Our case report highlights an extremely rare clinical presentation, etiopathogenesis, diagnosis, and treatment of EHE of the spine with metastasis to the right atrium. Further studies are warranted to develop a treatment formula for this very rare tumor and consider combination chemotherapy and new adjuvant targeted immunotherapies to prevent disease progression.
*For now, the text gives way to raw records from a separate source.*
From an optimization exercise on the open Yosys and OpenROAD flow, aimed at small area; shortcuts taken in it are not production practice. RTL that was checked went through simulation tests only; none was proved equivalent to the original. The RTL of runs 1 and 6 was laid out without a check of its function. The flow treats the clock pin as an ideal source, which a real chip does not have. Power figures rest on the tool's default switching activity, not on a simulated workload.

==> design/flow/design.v <==
module clockdivider(input logic clock,
                    input logic reset,
                    output logic pe);
always @(posedge clock)
	pe <= ~(pe | reset);
endmodule
module clock_divider_1Hz (input logic clock,
                          input logic reset,
                          output logic tick,
                          output logic tick2);
reg [16:0] c;
reg [6:0] k;    
assign tick = ~c[0] & c[1] & ~c[3] & c[4] & ~c[5] & c[6] & c[7] & ~c[8] & c[9] &
              c[10] & ~c[11] & ~c[12] & c[13] & ~c[14] & c[16];
assign tick2 = tick & k[6] & k[5] & k[1] & k[0];    
wire [7:0] kc;
wire [6:0] kn;
assign kc[0] = tick;
genvar i;
for (i = 0; i < 7; i = i + 1) begin : gk
	assign kn[i] = (k[i] ^ kc[i]) & ~(tick2 | reset);
	assign kc[i+1] = k[i] & kc[i];
end
always @(posedge clock or posedge reset)
begin
	if (reset)
		c <= 17'h04DA4;
	else
		c <= {c[15:3], c[2] & ~tick, c[1:0], c[16] ^ c[2]};
end
always @(posedge clock)
	k <= kn;
endmodule
This design comes from an exercise in tuning for small area, a short achievable clock period and few clock cycles per item on the open sky130 flow, not from production work. At most, simulation tests tie the RTL to the original design; equivalence was not proved.

==> inputs of job 6706 <==
## thv_top
module thv_top(clk, reset, valid, fp_value, log_value);
input  wire        clk, reset;
input  wire [31:0] fp_value;
output wire [32:0] log_value;
output wire        valid;
wire acc_in = ~fp_value[31] & (|fp_value[22:0]) & (|fp_value[30:23]) & ~(&fp_value[30:23]);
reg [9:0] v;
always @(posedge clk, posedge reset)
    if (reset) v <= 10'd0;
    else       v <= {v[8:0], acc_in};
reg [7:0] e0;
reg [16:0] dl0;
always @(posedge clk) begin
    e0  <= fp_value[30:23];
    dl0 <= ~fp_value[22:6];
end
wire acc1;
wire [16:0] nd1;
log2_stage1 u_stage1 (.dl(dl0), .acc(acc1), .nd(nd1));
reg [7:0] e1;
reg [16:0] dl1;
reg [0:0] d1;
always @(posedge clk) begin
    e1  <= e0;
    dl1 <= nd1;
    d1  <= acc1;
end
wire acc2;
wire [15:0] nd2;
log2_stage2 u_stage2 (.dl(dl1), .acc(acc2), .nd(nd2));
reg [7:0] e2;
reg [15:0] dl2;
reg [1:0] d2;
always @(posedge clk) begin
    e2  <= e1;
    dl2 <= nd2;
    d2  <= {d1, acc2};
end
wire acc3;
wire [14:0] nd3;
log2_stage3 u_stage3 (.dl(dl2), .acc(acc3), .nd(nd3));
reg [7:0] e3;
reg [14:0] dl3;
reg [2:0] d3;
always @(posedge clk) begin
    e3  <= e2;
    dl3 <= nd3;
    d3  <= {d2, acc3};
end
wire acc4;
wire [13:0] nd4;
log2_stage4 u_stage4 (.dl(dl3), .acc(acc4), .nd(nd4));
reg [7:0] e4;
reg [13:0] dl4;
reg [3:0] d4;
always @(posedge clk) begin
    e4  <= e3;
    dl4 <= nd4;
    d4  <= {d3, acc4};
end
wire acc5;
wire [12:0] nd5;
log2_stage5 u_stage5 (.dl(dl4), .acc(acc5), .nd(nd5));
reg [7:0] e5;
reg [12:0] dl5;
reg [4:0] d5;
always @(posedge clk) begin
    e5  <= e4;
    dl5 <= nd5;
    d5  <= {d4, acc5};
end
wire acc6;
wire [11:0] nd6;
log2_stage6 u_stage6 (.dl(dl5), .acc(acc6), .nd(nd6));
reg [7:0] e6;
reg [11:0] dl6;
reg [5:0] d6;
always @(posedge clk) begin
    e6  <= e5;
    dl6 <= nd6;
    d6  <= {d5, acc6};
end
wire acc7;
wire [10:0] nd7;
log2_stage7 u_stage7 (.dl(dl6), .acc(acc7), .nd(nd7));
reg [7:0] e7;
reg [10:0] dl7;
reg [6:0] d7;
  ...
Settings: LEC_CHECK=0, CAP_MARGIN=20, CORE_MARGIN=2, CORE_UTILIZATION=55, SETUP_SLACK_MARGIN=3.2, SLEW_MARGIN=20, SYNTH_HIERARCHICAL=1; clock period 5.5 ns.
run.sh (not shown) runs the stock make flow with config.mk's settings and CLKGATE_MAP_FILE= SYNTH_SCRIPT=/design/flow/synth_recipe.tcl, a recipe that flattens the netlist after the stock synthesis.
==> job 8187: changes against job 6706 <==
==> flow/design.v (replaced) <==
module thv_top(clk, reset, valid, fp_value, log_value);
input  wire        clk, reset;
input  wire [31:0] fp_value;
output wire [32:0] log_value;
output wire        valid;
wire acc_in = ~fp_value[31] & (|fp_value[22:0]) & (|fp_value[30:23]) & ~(&fp_value[30:23]);
reg [9:0] v;
always @(posedge clk, posedge reset)
    if (reset) v <= 10'd0;
    else       v <= {v[8:0], acc_in};
reg [7:0] e0;
reg [16:0] dl0;
always @(posedge clk) begin
    e0  <= fp_value[30:23];
    dl0 <= ~fp_value[22:6];
end
wire [17:0] s1 = dl0 + (dl0 >> 1);
wire acc1 = s1[17];
wire [16:0] nd1 = acc1 ? s1[16:0] : dl0[16:0];
reg [7:0] e1;
reg [16:0] dl1;
reg [0:0] d1;
always @(posedge clk) begin
    e1  <= e0;
    dl1 <= nd1;
    d1  <= acc1;
end
wire [16:0] s2 = dl1 + (dl1 >> 2);
wire acc2 = s2[16];
wire [15:0] nd2 = acc2 ? s2[15:0] : dl1[15:0];
reg [7:0] e2;
reg [15:0] dl2;
reg [1:0] d2;
always @(posedge clk) begin
    e2  <= e1;
    dl2 <= nd2;
    d2  <= {d1, acc2};
end
wire [15:0] s3 = dl2 + (dl2 >> 3);
wire acc3 = s3[15];
wire [14:0] nd3 = acc3 ? s3[14:0] : dl2[14:0];
reg [7:0] e3;
reg [14:0] dl3;
reg [2:0] d3;
always @(posedge clk) begin
    e3  <= e2;
    dl3 <= nd3;
    d3  <= {d2, acc3};
end
wire [14:0] s4 = dl3 + (dl3 >> 4);
wire acc4 = s4[14];
wire [13:0] nd4 = acc4 ? s4[13:0] : dl3[13:0];
reg [7:0] e4;
reg [13:0] dl4;
reg [3:0] d4;
always @(posedge clk) begin
    e4  <= e3;
    dl4 <= nd4;
    d4  <= {d3, acc4};
end
wire [13:0] s5 = dl4 + (dl4 >> 5);
wire acc5 = s5[13];
wire [12:0] nd5 = acc5 ? s5[12:0] : dl4[12:0];
reg [7:0] e5;
reg [12:0] dl5;
reg [4:0] d5;
always @(posedge clk) begin
    e5  <= e4;
    dl5 <= nd5;
    d5  <= {d4, acc5};
end
wire [12:0] s6 = dl5 + (dl5 >> 6);
wire acc6 = s6[12];
wire [11:0] nd6 = acc6 ? s6[11:0] : dl5[11:0];
reg [7:0] e6;
reg [11:0] dl6;
reg [5:0] d6;
always @(posedge clk) begin
    e6  <= e5;
    dl6 <= nd6;
    d6  <= {d5, acc6};
end
wire [11:0] s7 = dl6 + (dl6 >> 7);
wire acc7 = s7[11];
wire [10:0] nd7 = acc7 ? s7[10:0] : dl6[10:0];
reg [7:0] e7;
reg [10:0] dl7;
reg [6:0] d7;
always @(posedge clk) begin
    e7  <= e6;
    dl7 <= nd7;
    d7  <= {d6, acc7};
end
reg [17:0] ta, tb;
always @(*)
    case ({d7[3], d7[4], d7[5], d7[6]})
    4'd0: ta = 18'd5;
    4'd1: ta = 18'd153349;
    4'd2: ta = 18'd84397;
    4'd3: ta = 18'd237741;
    4'd4: ta = 18'd44550;
    4'd5: ta = 18'd197894;
    4'd6: ta = 18'd128941;
    4'd7: ta = 18'd20142;
    4'd8: ta = 18'd22933;
    4'd9: ta = 18'd176277;
    4'd10: ta = 18'd107324;
    4'd11: ta = 18'd260669;
    4'd12: ta = 18'd67478;
    4'd13: ta = 18'd220822;
    4'd14: ta = 18'd151869;
    4'd15: ta = 18'd43070;
    endcase
always @(*)
    case ({d7[0], d7[1], d7[2]})
    3'd0: tb = 18'd0;
    3'd1: tb = 18'd11638;
    3'd2: tb = 18'd5864;
    3'd3: tb = 18'd17501;
    3'd4: tb = 18'd2943;
    3'd5: tb = 18'd14581;
    3'd6: tb = 18'd8807;
    3'd7: tb = 18'd20444;
    endcase
wire [17:0] zs = ta + tb;
wire [11:0] ys = ({dl7, 1'b0} >> 1) + ({dl7, 1'b0} >> 2) - ({dl7, 1'b0} >> 5) + ({dl7, 1'b0} >> 8);
reg [7:0] ea;
reg [17:0] za;
reg [11:0] ya;
always @(posedge clk) begin
    ea <= e7;
    za <= zs;
    ya <= ys;
end
wire [17:0] g = za + ya;
wire        neg   = ~ea[7] & ~(&ea[6:0]);         
wire [7:0]  ep1   = ea + 8'd1;
wire [6:0]  ipart = ep1[6:0] ^ {7{neg}};
reg        o_sign;
reg [6:0]  o_int;
reg [17:0] o_frac;
always @(posedge clk) begin
    o_sign <= neg;
    o_int  <= ipart;
    o_frac <= g ^ {18{~neg}};
end
assign valid = v[9];
assign log_value = {o_sign, o_int, o_frac, 7'd64};
endmodule
- ABC_CLOCK_PERIOD_IN_PS: not set -> 2000
- SETUP_SLACK_MARGIN: 3.2 -> 3.4
- SYNTH_HIERARCHICAL: 1 -> not set
==> job 513: changes against job 6706 <==
==> flow/design.v (replaced) <==
module thv_top(clk, reset, valid, fp_value, log_value);
input  wire        clk, reset;
input  wire [31:0] fp_value;
output wire [32:0] log_value;
output wire        valid;
wire acc_in = ~fp_value[31] & (|fp_value[22:0]) & (|fp_value[30:23]) & ~(&fp_value[30:23]);
reg [9:0] v;
always @(posedge clk, posedge reset)
    if (reset) v <= 10'd0;
    else       v <= {v[8:0], acc_in};
reg [7:0] e0;
reg [16:0] dl0;
always @(posedge clk) begin
    e0  <= fp_value[30:23];
    dl0 <= ~fp_value[22:6];
end
wire acc1 = dl0 >= 17'd87382;
wire [16:0] s1 = dl0[16:0] + dl0[16:1];
wire [16:0] nd1 = acc1 ? s1 : dl0[16:0];
reg [7:0] e1;
reg [16:0] dl1;
reg [0:0] d1;
always @(posedge clk) begin
    e1  <= e0;
    dl1 <= nd1;
    d1  <= acc1;
end
wire acc2 = dl1 >= 17'd52429;
wire [15:0] s2 = dl1[15:0] + dl1[16:2];
wire [15:0] nd2 = acc2 ? s2 : dl1[15:0];
reg [7:0] e2;
reg [15:0] dl2;
reg [1:0] d2;
always @(posedge clk) begin
    e2  <= e1;
    dl2 <= nd2;
    d2  <= {d1, acc2};
end
wire acc3 = dl2 >= 16'd29128;
wire [14:0] s3 = dl2[14:0] + dl2[15:3];
wire [14:0] nd3 = acc3 ? s3 : dl2[14:0];
reg [7:0] e3;
reg [14:0] dl3;
reg [2:0] d3;
always @(posedge clk) begin
    e3  <= e2;
    dl3 <= nd3;
    d3  <= {d2, acc3};
end
wire acc4 = dl3 >= 15'd15421;
wire [13:0] s4 = dl3[13:0] + dl3[14:4];
wire [13:0] nd4 = acc4 ? s4 : dl3[13:0];
reg [7:0] e4;
reg [13:0] dl4;
reg [3:0] d4;
always @(posedge clk) begin
    e4  <= e3;
    dl4 <= nd4;
    d4  <= {d3, acc4};
end
wire acc5 = dl4 >= 14'd7944;
wire [12:0] s5 = dl4[12:0] + dl4[13:5];
wire [12:0] nd5 = acc5 ? s5 : dl4[12:0];
reg [7:0] e5;
reg [12:0] dl5;
reg [4:0] d5;
always @(posedge clk) begin
    e5  <= e4;
    dl5 <= nd5;
    d5  <= {d4, acc5};
end
wire acc6 = dl5 >= 13'd4033;
wire [11:0] s6 = dl5[11:0] + dl5[12:6];
wire [11:0] nd6 = acc6 ? s6 : dl5[11:0];
reg [7:0] e6;
reg [11:0] dl6;
reg [5:0] d6;
always @(posedge clk) begin
    e6  <= e5;
    dl6 <= nd6;
    d6  <= {d5, acc6};
end
wire acc7 = dl6 >= 12'd2033;
wire [10:0] s7 = dl6[10:0] + dl6[11:7];
wire [10:0] nd7 = acc7 ? s7 : dl6[10:0];
reg [7:0] e7;
reg [10:0] dl7;
reg [6:0] d7;
always @(posedge clk) begin
    e7  <= e6;
    dl7 <= nd7;
    d7  <= {d6, acc7};
end
reg [17:0] ta, tb;
always @(*)
    case ({d7[3], d7[4], d7[5], d7[6]})
    4'd0: ta = 18'd262021;
    4'd1: ta = 18'd153221;
    4'd2: ta = 18'd84269;
    4'd3: ta = 18'd237613;
    4'd4: ta = 18'd44422;
    4'd5: ta = 18'd197766;
    4'd6: ta = 18'd128813;
    4'd7: ta = 18'd20014;
    4'd8: ta = 18'd22805;
    4'd9: ta = 18'd176149;
    4'd10: ta = 18'd107196;
    4'd11: ta = 18'd260541;
    4'd12: ta = 18'd67350;
    4'd13: ta = 18'd220694;
    4'd14: ta = 18'd151741;
    4'd15: ta = 18'd42942;
    endcase
always @(*)
    case ({d7[0], d7[1], d7[2]})
    3'd0: tb = 18'd0;
    3'd1: tb = 18'd11638;
    3'd2: tb = 18'd5864;
    3'd3: tb = 18'd17501;
    3'd4: tb = 18'd2943;
    3'd5: tb = 18'd14581;
    3'd6: tb = 18'd8807;
    3'd7: tb = 18'd20444;
    endcase
wire [17:0] zs = ta + tb;
wire [11:0] ys = ({dl7, 1'b0} >> 1) + ({dl7, 1'b0} >> 2);
wire [7:0] yr = 8'd128 - ({dl7, 1'b0} >> 5) + ({dl7, 1'b0} >> 8);
reg [7:0] ea;
reg [17:0] za;
reg [11:0] ya;
reg [7:0] yb;
always @(posedge clk) begin
    ea <= e7;
    za <= zs;
    ya <= ys;
    yb <= yr;
end
wire [17:0] g = za + ya + yb;
wire        neg   = ~ea[7] & ~(&ea[6:0]);         
wire [7:0]  ep1   = ea + 8'd1;
wire [6:0]  ipart = ep1[6:0] ^ {7{neg}};
reg        o_sign;
reg [6:0]  o_int;
reg [17:0] o_frac;
always @(posedge clk) begin
    o_sign <= neg;
    o_int  <= ipart;
    o_frac <= g ^ {18{~neg}};
end
assign valid = v[9];
assign log_value = {o_sign, o_int, o_frac, 7'd64};
endmodule
- SETUP_SLACK_MARGIN: 3.2 -> not set
- SYNTH_HIERARCHICAL: 1 -> not set
==> notes <==
Register-to-register slack: job 513 < job 8187 < job 6706. Job 6706 produced a clean layout. Job 513 completed with no timing, DRC or antenna violations. Job 8187 produced a clean layout. The highest sequential share of layout area belongs to job 513, the lowest to job 8187. First-iteration DRC count: job 8187 is smaller than job 513 (3.8%). Between job 8187 and job 6706, the lower worst setup slack is in job 8187 (gap 0.44 ns). Cell count is about the same in job 513 and job 8187. Between job 8187 and job 6706, the lower global-route usage is in job 6706 (gap 0.87 points). Against job 8187, the wire length of job 513 is lower by 11%.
This rare manifestation prompts the following questions: (1) Are genomic alterations in TERT, TP53, and BRCA2 responsible for tumorigenesis? (2) Will Poly ADP Ribose Polymerase (PARP) inhibitors be useful in treating BRCA2-positive EHE?

Statement of Ethics

The authors have no ethical conflicts to declare.

Disclosure Statement

The authors certify that they have no affiliations with or involvement in any organization or entity with any financial interest (such as honoraria; educational grants; participation in speakers' bureaus; membership, employment, consultancies, stock ownership, or other equity interest; and expert testimony or patent-licensing arrangements), or nonfinancial interest (such as personal or professional relationships, affiliations, knowledge or beliefs) in the subject matter or materials discussed in this paper.